MR PRICE:  We’ll turn to Hikmet Yosef from PalSawa.

QUESTION:  (In Arabic.)

MR PRICE:  Please, go ahead.

QUESTION:  (Via interpreter) Good afternoon.

(In Arabic.)

INTERPRETER:  Okay.  So his question was:  “The U.S. administration said that it’s going to do the reconstruction of Gaza through the United Nations.  Is this considered an implicit, direct, or indirect recognition of Hamas that is taking over – that is the taken-over authority in Gaza?  And – or is there a plan for Washington to deal with Hamas directly or indirectly?”

And he’s asking also:  “Is the negotiation – will be resumed between the PA and Israel after the ceasefire?”  Thank you.

SECRETARY BLINKEN:  Thank you very much for your question.  Look, if we do this right, reconstruction and then – and relief for the people of Gaza, far from empowering Hamas, I think has the potential to undermine it.  I say that because Hamas thrives, unfortunately, on despair, on misery, on desperation, on a lack of opportunity.  In fact, it’s a movement that has thrived on a vacuum of opportunity.  And what reconstruction and relief need to do is not just answer the immediate needs – and those needs are significant and they’re urgent, whether it’s water, whether it’s sanitation, whether it’s electricity – but they need to offer a genuine prospect for opportunity, for progress, for material improvement in people’s lives.  And our goal is to give the Palestinian people, including those in Gaza, a renewed sense of confidence, of optimism, of real opportunity.

And if we succeed – and by the way, it’s not just us, it’s not just the UN.  It’s the Palestinian Authority that needs to be fully engaged, Israel needs to fully engage, other partners need to fully engage.  But in my judgment, at least, if we’re able to do that all together, then Hamas’s foothold in Gaza will slip, and we know that and I think that Hamas knows that.

MR PRICE:  We’ll take one final question from Andrea Mitchell.

QUESTION:  Thank you very much, Mr. Secretary.  Did you get any commitments from Prime Minister Netanyahu to not evict Palestinians from East Jerusalem neighborhoods and to work with the Palestinian Authority and other Palestinians in order to avoid any spark that could break the ceasefire?  And did you get any assurances from the Palestinian Authority today that they could have any influence over Gaza?  Thank you very much.

SECRETARY BLINKEN:  Thanks, Andrea.  So first, as – let me take a step back for a minute, because we’re focused right now on responding to, as I said, the urgent needs that exist in Gaza on a humanitarian basis, the urgent needs for rebuilding and reconstruction, and then looking to see actions on the part of both Israelis and Palestinians that will take down tension, and try to remove or minimize some of the potential catalysts for a renewed cycle of violence, and, building on that, try to – in very practical and material ways, start to improve people’s lives and add a real sense of dignity and hope.

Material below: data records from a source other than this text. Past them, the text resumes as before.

File: src/rtl/mac_share_arbiter.sv
// mac_share_arbiter: round-robin sharing of one adder and one multiplier among NREQ requesters
module mac_share_arbiter #(
  parameter int NREQ = 2,
  parameter int W = 32,
  parameter int MUL_LAT = 2
) (
  input  logic              clk,
  input  logic              rst,
  input  logic [NREQ-1:0]   req,
  input  logic [NREQ-1:0]   req_mode,
  input  logic [NREQ*W-1:0] req_a,
  input  logic [NREQ*W-1:0] req_b,
  output logic [NREQ-1:0]   gnt,
  output logic [NREQ-1:0]   rsp_valid,
  output logic [W-1:0]      rsp_data,
  output logic              idle
);
  localparam int IW = $clog2(NREQ);
  localparam int D = MUL_LAT - 1;
  logic [IW-1:0] rr, gi;
  logic found, issue, add_iss, mul_iss, mul_done;
  logic [NREQ-1:0] pending, pending_n, elig, iss_vec, done_vec;
  logic [D-1:0] mv, mv_n;
  logic [IW-1:0] mi [D];
  logic [W-1:0] mp [D];
  logic [W-1:0] op_a, op_b;
  // the oldest multiply stage lands next cycle, so that slot is taken for adds
  assign mul_done = mv[D-1];
  assign elig = req & ~pending & (req_mode | {NREQ{~mul_done}});
  always_comb begin
    found = 1'b0;
    gi = '0;
    for (int k = 0; k < NREQ; k++)
      if (!found && elig[(int'(rr) + k) % NREQ]) begin
        found = 1'b1;
        gi = IW'((int'(rr) + k) % NREQ);
      end
  end
  assign issue = found & ~rst;
  assign iss_vec = issue ? NREQ'(1) << gi : '0;
  assign gnt = iss_vec;
  assign op_a = req_a[gi*W +: W];
  assign op_b = req_b[gi*W +: W];
  assign add_iss = issue & ~req_mode[gi];
  assign mul_iss = issue & req_mode[gi];
  assign mv_n = (mv << 1) | D'(mul_iss);
  assign done_vec = (add_iss ? iss_vec : '0) | (mul_done ? NREQ'(1) << mi[D-1] : '0);
  assign pending_n = (pending | iss_vec) & ~done_vec;
  always_ff @(posedge clk)
    if (rst) begin
      rr <= '0;
      pending <= '0;
      mv <= '0;
      rsp_valid <= '0;
      rsp_data <= '0;
      idle <= 1'b1;
    end else begin
      rr <= issue ? (gi == IW'(NREQ - 1) ? '0 : gi + 1'b1) : rr;
      pending <= pending_n;
      mv <= mv_n;
      rsp_valid <= done_vec;
      rsp_data <= mul_done ? mp[D-1] : add_iss ? op_a + op_b : rsp_data;
      idle <= ~|pending_n & ~|mv_n;
    end
  // product is formed at issue and carried down the pipe; validity lives in mv
  always_ff @(posedge clk) begin
    mi[0] <= gi;
    mp[0] <= op_a * op_b;
    for (int k = 1; k < D; k++) begin
      mi[k] <= mi[k-1];
      mp[k] <= mp[k-1];
    end
  end
endmodule
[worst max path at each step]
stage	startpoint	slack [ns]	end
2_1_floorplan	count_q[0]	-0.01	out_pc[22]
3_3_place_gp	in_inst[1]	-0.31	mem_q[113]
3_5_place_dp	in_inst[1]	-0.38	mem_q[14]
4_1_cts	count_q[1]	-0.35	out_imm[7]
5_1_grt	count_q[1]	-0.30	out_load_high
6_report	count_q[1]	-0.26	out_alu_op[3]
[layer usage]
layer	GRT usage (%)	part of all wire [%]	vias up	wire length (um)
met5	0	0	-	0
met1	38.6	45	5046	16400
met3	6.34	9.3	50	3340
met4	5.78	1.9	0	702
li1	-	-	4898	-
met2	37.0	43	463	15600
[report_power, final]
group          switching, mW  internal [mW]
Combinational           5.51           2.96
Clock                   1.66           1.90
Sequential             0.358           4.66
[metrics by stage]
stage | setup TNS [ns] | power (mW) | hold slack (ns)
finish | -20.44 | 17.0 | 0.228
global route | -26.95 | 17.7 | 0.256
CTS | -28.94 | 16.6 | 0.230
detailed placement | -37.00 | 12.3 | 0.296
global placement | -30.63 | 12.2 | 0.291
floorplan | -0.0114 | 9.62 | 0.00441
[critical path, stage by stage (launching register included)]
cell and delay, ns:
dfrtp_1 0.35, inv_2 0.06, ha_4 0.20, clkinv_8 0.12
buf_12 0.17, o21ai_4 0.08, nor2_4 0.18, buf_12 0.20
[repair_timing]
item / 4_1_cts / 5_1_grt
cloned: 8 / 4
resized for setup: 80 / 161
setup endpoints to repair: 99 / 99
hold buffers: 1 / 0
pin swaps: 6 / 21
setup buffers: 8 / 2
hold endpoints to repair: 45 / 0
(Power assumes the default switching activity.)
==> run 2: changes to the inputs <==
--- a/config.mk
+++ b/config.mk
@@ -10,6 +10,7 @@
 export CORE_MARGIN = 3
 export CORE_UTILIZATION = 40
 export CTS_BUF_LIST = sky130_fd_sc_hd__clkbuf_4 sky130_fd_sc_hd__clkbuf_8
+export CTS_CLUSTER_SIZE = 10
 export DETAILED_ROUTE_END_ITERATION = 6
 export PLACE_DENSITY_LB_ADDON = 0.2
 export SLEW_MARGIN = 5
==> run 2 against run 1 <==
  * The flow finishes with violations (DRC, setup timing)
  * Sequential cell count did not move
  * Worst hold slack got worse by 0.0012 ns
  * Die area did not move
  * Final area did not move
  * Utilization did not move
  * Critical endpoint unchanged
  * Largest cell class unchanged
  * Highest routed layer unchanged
**src/rtl/lfsr_range_gen_if.sv**
```systemverilog
// Request/result bundle for lfsr_range_gen: seeding, request, and the
// num valid/ready return channel.
interface lfsr_range_gen_if #(
  parameter int unsigned LFSR_W = 16,
  parameter int unsigned OUT_W  = 4
);
  logic              seed_load;
  logic [LFSR_W-1:0] seed;
  logic              req;
  logic [OUT_W-1:0]  range;
  logic              busy;
  logic              num_valid;
  logic              num_ready;
  logic [OUT_W-1:0]  num;
  logic              range_err;

  modport master (
    output seed_load, seed, req, range, num_ready,
    input  busy, num_valid, num, range_err
  );

  modport slave (
    input  seed_load, seed, req, range, num_ready,
    output busy, num_valid, num, range_err
  );
endinterface

```
**src/rtl/lfsr_range_gen.sv**
```systemverilog
// Free-running Fibonacci LFSR sampled into a fixed-latency restoring divider
// that returns sample mod N. Optional gen_count output: LFSR_RANGE_GEN_COUNT_EN.
module lfsr_range_gen #(
  parameter int unsigned         LFSR_W       = 16,
  parameter logic [LFSR_W-1:0]   TAPS         = LFSR_W'(16'hB400),
  parameter logic [LFSR_W-1:0]   SEED_DEFAULT = LFSR_W'(16'h0001),
  parameter int unsigned         SAMPLE_W     = 8,
  parameter int unsigned         OUT_W        = 4
) (
  input  logic                clk,
  input  logic                reset,
  lfsr_range_gen_if.slave     bus
`ifdef LFSR_RANGE_GEN_COUNT_EN
  ,
  output logic [15:0]         gen_count
`endif
);

  localparam int unsigned CNT_W = $clog2(SAMPLE_W + 1);
  localparam int unsigned REM_W = OUT_W + 1;

  typedef enum logic [1:0] {IDLE, DIV, DONE} state_t;

  state_t              state, state_n;
  logic [LFSR_W-1:0]   lfsr, lfsr_n;
  logic [SAMPLE_W-1:0] dvd, dvd_n;
  logic [REM_W-1:0]    rem, rem_n;
  logic [OUT_W-1:0]    modn, modn_n;
  logic [CNT_W-1:0]    cnt, cnt_n;
  logic [OUT_W-1:0]    num_q, num_n;
  logic                valid_q, valid_n;
  logic                err_q, err_n;
  logic                busy_q, busy_n;
  logic [REM_W-1:0]    trial;
  logic [REM_W-1:0]    step_rem;

  // LFSR advance with seed override; a zero seed would lock the register
  always_comb begin
    lfsr_n = {lfsr[LFSR_W-2:0], ^(lfsr & TAPS)};
    if (bus.seed_load) begin
      lfsr_n = (bus.seed == '0) ? LFSR_W'(1) : bus.seed;
    end
  end

  always_ff @(posedge clk or negedge reset) begin
    if (!reset) lfsr <= SEED_DEFAULT;
    else        lfsr <= lfsr_n;
  end

  // One restoring shift-subtract step, dividend MSB first
  always_comb begin
    trial = {rem[OUT_W-1:0], dvd[SAMPLE_W-1]};
    if (trial >= {1'b0, modn}) step_rem = trial - {1'b0, modn};
    else                       step_rem = trial;
  end

  always_ff @(posedge clk or negedge reset) begin
    if (!reset) state <= IDLE;
    else        state <= state_n;
  end

  always_comb begin
    state_n = state;
    dvd_n   = dvd;
    rem_n   = rem;
    modn_n  = modn;
    cnt_n   = cnt;
    num_n   = num_q;
    valid_n = valid_q;
    err_n   = err_q;
    case (state)
      IDLE: begin
        if (bus.req) begin
          dvd_n   = lfsr[SAMPLE_W-1:0];
          modn_n  = bus.range;
          rem_n   = '0;
          cnt_n   = '0;
          state_n = DIV;
        end
      end
      DIV: begin
        dvd_n = {dvd[SAMPLE_W-2:0], 1'b0};
        cnt_n = cnt + CNT_W'(1);
        if (modn != '0) rem_n = step_rem;
        if (cnt == CNT_W'(SAMPLE_W - 1)) begin
          state_n = DONE;
          valid_n = 1'b1;
          if (modn == '0) begin
            num_n = '0;
            err_n = 1'b1;
          end else begin
            num_n = step_rem[OUT_W-1:0];
            err_n = 1'b0;
          end
        end
      end
      DONE: begin
        if (bus.num_ready) begin
          valid_n = 1'b0;
          err_n   = 1'b0;
          state_n = IDLE;
        end
      end
      default: state_n = IDLE;
    endcase
    busy_n = (state_n != IDLE);
  end

  always_ff @(posedge clk or negedge reset) begin
    if (!reset) begin
      dvd     <= '0;
      rem     <= '0;
      modn    <= '0;
      cnt     <= '0;
      num_q   <= '0;
      valid_q <= 1'b0;
      err_q   <= 1'b0;
      busy_q  <= 1'b0;
    end else begin
      dvd     <= dvd_n;
      rem     <= rem_n;
      modn    <= modn_n;
      cnt     <= cnt_n;
      num_q   <= num_n;
      valid_q <= valid_n;
      err_q   <= err_n;
      busy_q  <= busy_n;
    end
  end

  assign bus.num       = num_q;
  assign bus.num_valid = valid_q;
  assign bus.range_err = err_q;
  assign bus.busy      = busy_q;

`ifdef LFSR_RANGE_GEN_COUNT_EN
  // Completed handshakes, error results included; wraps naturally
  always_ff @(posedge clk or negedge reset) begin
    if (!reset)                         gen_count <= '0;
    else if (valid_q && bus.num_ready)  gen_count <= gen_count + 16'd1;
  end
`endif

endmodule

```
**src/flat_wrapper.sv**
```systemverilog
// flat-port wrapper written by rule: the top's interface ports become plain ports
module lfsr_range_gen_flat 
#(
  parameter int unsigned         LFSR_W       = 16,
  parameter logic [LFSR_W-1:0]   TAPS         = LFSR_W'(16'hB400),
  parameter logic [LFSR_W-1:0]   SEED_DEFAULT = LFSR_W'(16'h0001),
  parameter int unsigned         SAMPLE_W     = 8,
  parameter int unsigned         OUT_W        = 4
)
  (clk, reset, bus_seed_load, bus_seed, bus_req, bus_range, bus_num_ready, bus_busy, bus_num_valid, bus_num, bus_range_err);
  lfsr_range_gen_if #(.LFSR_W(LFSR_W), .OUT_W(OUT_W)) bus_i ();
  input  logic clk;
  input  logic reset;
  input wire logic [$bits(bus_i.seed_load)-1:0] bus_seed_load;
  input wire logic [$bits(bus_i.seed)-1:0] bus_seed;
  input wire logic [$bits(bus_i.req)-1:0] bus_req;
  input wire logic [$bits(bus_i.range)-1:0] bus_range;
  input wire logic [$bits(bus_i.num_ready)-1:0] bus_num_ready;
  output wire logic [$bits(bus_i.busy)-1:0] bus_busy;
  output wire logic [$bits(bus_i.num_valid)-1:0] bus_num_valid;
  output wire logic [$bits(bus_i.num)-1:0] bus_num;
  output wire logic [$bits(bus_i.range_err)-1:0] bus_range_err;
  assign bus_i.seed_load = bus_seed_load;
  assign bus_i.seed = bus_seed;
  assign bus_i.req = bus_req;
  assign bus_i.range = bus_range;
  assign bus_i.num_ready = bus_num_ready;
  assign bus_busy = bus_i.busy;
  assign bus_num_valid = bus_i.num_valid;
  assign bus_num = bus_i.num;
  assign bus_range_err = bus_i.range_err;
  lfsr_range_gen #(.LFSR_W(LFSR_W), .TAPS(TAPS), .SEED_DEFAULT(SEED_DEFAULT), .SAMPLE_W(SAMPLE_W), .OUT_W(OUT_W)) u_core (.clk(clk), .reset(reset), .bus(bus_i));
endmodule
```
**config.mk**
```make
export PLATFORM = sky130hd
export DESIGN_NAME = lfsr_range_gen_flat
export DESIGN_NICKNAME = d
export VERILOG_FILES = /design/src/rtl/lfsr_range_gen_if.sv /design/src/rtl/lfsr_range_gen.sv /design/src/flat_wrapper.sv
export SDC_FILE = /design/constraint.sdc
export NUM_CORES = 1
export LEC_CHECK = 0
export BUFFER_PORTS_ARGS = -buffer_cell sky130_fd_sc_hd__buf_2
export CAP_MARGIN = 20
export CORE_MARGIN = 2
export CORE_UTILIZATION = 30
export DETAILED_ROUTE_END_ITERATION = 6
export PLACE_DENSITY_LB_ADDON = 0.25
export SLEW_MARGIN = 20
export SYNTH_ARGS = -nofsm -noshare
export SYNTH_HDL_FRONTEND = slang
export SYNTH_SLANG_ARGS = --single-unit
```
**constraint.sdc**
```tcl
create_clock -name clk -period 1.8 [get_ports clk]
set_clock_uncertainty 0.05 [all_clocks]
set_input_delay 0.09 -clock clk [delete_from_list [all_inputs] [get_ports clk]]
set_output_delay 0.09 -clock clk [all_outputs]
set_load 0.005 [all_outputs]
```
==> results.yml <==
outcome:
  status: "finished, violations left"
  violations: "negative setup slack"
place:
  gp_congestion: 0.7402
  port_buffers: 31
  placed_cell_area_sq_um: 2472
  hpwl_mm: 3.267
  pre_cts_slack_ps: -92.06
yosys:
  synth_adder_area_share_pct: 3.966
  synthFlopType: "dfrtp_1"
  synth_area_sq_um: 2082
  synth_xor_area_share_pct: 1.683
  synth_compound_area_share_pct: 17.07
  synth.largest_area_cell: "dfrtp_1"
  syn-num-nets: 221
  syn_inst: 190
  synth_edf_count: 0
  yosys_warnings: 0
  synthMuxAreaShare_pct: 8.113
  synth_top_family_by_area: "compound AO/OA/AOI/OAI gates"
  async_reset_ff_share_pct: 100.0
  seq_area_frac_synth_pct: 54.15
  synthTopCellsByArea: "dfrtp_1 53%, mux2_2 5.9%, nand2_1 4.1%"
  synth-simple-area-share_pct: 12.38
  synthMostInstantiatedCell: "dfrtp_1"
  synth-seq-cells: 45
  syn_area_per_cell_sq_um: 10.96
  synth_common_cells: "44 x dfrtp_1, 23 x nand2_1, 17 x o21ai_0, 11 x mux2_2"
  ys_types: 36
  synth_top_area_share_pct: 52.88
worst_setup_path:
  slowest_stage: "dfrtp_1"
  critPathLaunch: "u_core.modn[2]$_DFFE_PN0P_"
  end_kind: "register"
  cp.arrival_ps: 2030
  max_stage_delay_ps: 400
  r2r-end: "u_core.bus.num[0]$_DFFE_PN0P_"
  worst-path-max-fanout: 3
  crit_cells: 7
  crit_type: "register to register"
  critPathBufInv: 1
  r2r_start: "u_core.modn[2]$_DFFE_PN0P_"
  ff2ff_path_depth: 7
  critPathCapture: "u_core.bus.num[0]$_DFFE_PN0P_"
  crit_family: "compound AO/OA/AOI/OAI gates"
  regToRegSetupSlack_ps: -50
  cp_cell_sequence: "inv_2, ha_4, a21o_1, a31o_4, a21boi_4, mux2_4, o21ai_2"
  worst_ep_required_time_ps: 1980
  start_kind: "register"
drt:
  via_per_inst: 4.751
  drtAntennaViolNets: 0
  drt_pass1_iterations: 4
  drtIter0Drc: 56
  via_count: 1644
  wl_mm: 4.564
  wire_per_inst_um: 13.19
  post-route-drc-count: 0
sta:
  period_share_pct: 102.7
  rsz0062_at_grt: "true"
  layout_min_cycle_time_ps: 1849
  finalHoldViolCount: 0
  maxSlewViolCount: 0
  worst_slew_pin_slew_ps: 670.5
  fmax_mhz: 540.9
  setup_ws_ps: -48.82
  slew_headroom_pct: 54.71
  setup_viol: 3
global_route:
  grt_pass1_wl_mm: 7.976
  grt_max_degree: 24
  antenna_found_initial: 0
  grt_pass1_vias: 1697
  overflow: 0
  grt_usage_pct: 13.34
die:
  die_h_um: 87.31
  coreArea_sq_um: 6756
  die_area_sq_um: 7622
  die_width_um: 87.31
  start_util_pct: 30.81
  ios: 32
  row_count: 30
min_path:
  worstHoldPathType: "primary input to register"
  min_from: "bus_num_ready"
cells_and_area:
  final_area_sq_um: 2878
  fin_nets: 296
  drive_gt1_share_pct: 31.95
  syn_to_final_growth_pct: 38.22
  antennaDiodeCount: 0
clock_network:
  htree_levels: 2
  cts_tree: "built"
  cts_buffers: 5
  root_buffer: "clkbuf_8"
  clk_pin_slew_ps: 90
  insertion_delay_ps: 300
  clock-sinks: 45
  clk_path_buf_depth: 2
pwr:
  p_per_area_nw_per_um2: 1573
  leakagePower_nw: 1.317
  ir_drop_v: 0.0004953
run:
  cap_violations: 0
==> final cells by class <==
cell class                 instances  area (sq um)
multi-input combinational        132         957.2
clock inverter                     2         37.54
sequential                        45          1127
inverter                           8         30.03
clock buffer                       6         82.58
fill                             682          3879
tap                               80         100.1
timing repair buffer              73         543.0
==> registers in the layout, indices dropped and copies added, names as in the netlist <==
| register | cells |
|---|---|
| u_core.rem | 4 |
| u_core.bus.range_err | 1 |
| u_core.modn | 4 |
| u_core.lfsr | 16 |
| u_core.bus.busy | 1 |
| u_core.cnt | 4 |
| u_core.bus.num | 4 |
| u_core.dvd | 8 |
| u_core.bus.num_valid | 1 |
| u_core.state | 2 |
==> per-layer routing <==
metal	up-vias	part of all wire, %	global-route usage [%]
met5	-	0	0
met4	0	1.4	5.035
met3	6	3.2	2.559
met2	31	47	21.83
met1	772	48	17.44
li1	835	-	-
==> worst reg2reg max path: cells and delay by family, from the launching register on <==
family	cells	cell delay, ps
AOI/OAI and AO/OA	4	700
DFF	1	400
muxes	1	340
adders and majority gates	1	200
buffers and inverters	1	80
==> report_power, final <==
part	internal, mW	switching [mW]
Clock	0.452	0.355
Combinational	1.17	0.970
Sequential	1.34	0.234
Total	2.97	1.56
==> worst min path at each step <==
stage / to / slack, ps / cells past startpoint
2_1_floorplan: u_core.bus.busy$_DFF_PN0_ / -260 / 0
3_3_place_gp: u_core.bus.num_valid$_DFFE_PN0P_ / 70 / 1
3_5_place_dp: u_core.bus.num_valid$_DFFE_PN0P_ / 70 / 1
4_1_cts: u_core.bus.busy$_DFF_PN0_ / 10 / 4
5_1_grt: u_core.state[1]$_DFF_PN0_ / 30 / 4
6_report: u_core.bus.busy$_DFF_PN0_ / 30 / 4
==> metrics by stage <==
step	setup TNS, ps	utilization, %	instances	power [mW]	hold WS [ps]
floorplan	0	-	190	2.739	-255.6
global placement	-50.97	36.59	314	3.353	74.56
detailed placement	-206.4	36.59	314	3.389	69.63
CTS	-160.8	41.87	346	4.350	13.63
global route	-593.5	42.59	346	4.911	29.22
finish	-101.4	42.59	346	4.526	31.94
==> cell usage in the layout, fill, tap and decap left out, drive strengths merged, types with 2 or more instances in the layout <==
master	synthesis	routed
inv	8	8
a22o	7	7
o21bai	2	2
ha	5	5
a22oi	8	8
nor4	4	4
nand2b	2	2
mux2i	3	3
xor2	3	3
mux2	12	12
buf	3	52
nand3	4	4
dfrtp	44	44
nor2b	9	9
nor2	5	5
dlygate4sd3	0	21
o21ai	23	23
nand2	23	23
a21oi	9	9
clkbuf	2	6
==> timing repair <==
item / in CTS / in global routing
gates resized for setup: 2 / 11
hold buffers: 21 / 0
buffers inserted: 3 / 2
pin swaps: 4 / 8
endpoints found under the setup margin: 6 / 8
hold endpoints to repair: 41 / 0
==> cell families after synthesis <==
| logic type | count (synthesis) |
|---|---|
| buf+inv | 13 |
| mux | 15 |
| simple gates | 52 |
| flops | 45 |
| xor+xnor | 4 |
| fa+ha+maj | 6 |
| compound gates | 55 |
No activity file was read; power rests on OpenSTA's default activity.
$ cat config.mk
export PLATFORM = sky130hd
export DESIGN_NAME = bus_port_fifo
export DESIGN_NICKNAME = d
export VERILOG_FILES = /design/src/rtl/bus_port_fifo.sv
export SDC_FILE = /design/constraint.sdc
export NUM_CORES = 1
export LEC_CHECK = 0
export BUFFER_PORTS_ARGS = -buffer_cell sky130_fd_sc_hd__buf_2
export CAP_MARGIN = 20
export CORE_AREA = 2 2 153 155
export DETAILED_ROUTE_END_ITERATION = 16
export DIE_AREA = 0 0 155 157
export GPL_TIMING_DRIVEN = 0
export PLACE_DENSITY = 0.7
export REMOVE_ABC_BUFFERS = 1
export SLEW_MARGIN = 10
export SYNTH_ARGS = -nofsm -noshare
export SYNTH_HDL_FRONTEND = slang
export SYNTH_SLANG_ARGS = --single-unit
$ cat constraint.sdc
create_clock -name clk -period 4.6 [get_ports clk]
set_clock_uncertainty 0.05 [all_clocks]
set_input_delay 0.92 -clock clk [delete_from_list [all_inputs] [get_ports clk]]
set_output_delay 0.92 -clock clk [all_outputs]
set_load 0.02 [all_outputs]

If that happens – and that will take some time – that may, I think, produce a better environment in which ultimately there’s a possibility of resuming the effort to achieve a two-state solution, which we continue to believe is the only way to truly assure Israel’s future as a Jewish and democratic state, and of course, to give the Palestinians the state that they’re entitled to.

I say all that because any steps that either side takes that either risk sparking violence or – over time – and ultimately undermine the prospect for returning to the pursuit of two states, we oppose.  And that includes settlement activity, it includes demolitions, it includes evictions, it includes incitement to violence, it includes payment to terrorists.  All of those things would, I think, on the one hand potentially be catalysts for renewed tension and potentially violence, and certainly undermine the prospects of achieving two states.  And that’s something that we’ve been very clear about in our conversations with Israelis and Palestinians alike.

QUESTION:  But did you get any commitment today?

SECRETARY BLINKEN:  I’ll let the – I’ll let our partners speak for themselves.

MR PRICE:  Thank you very much, everybody.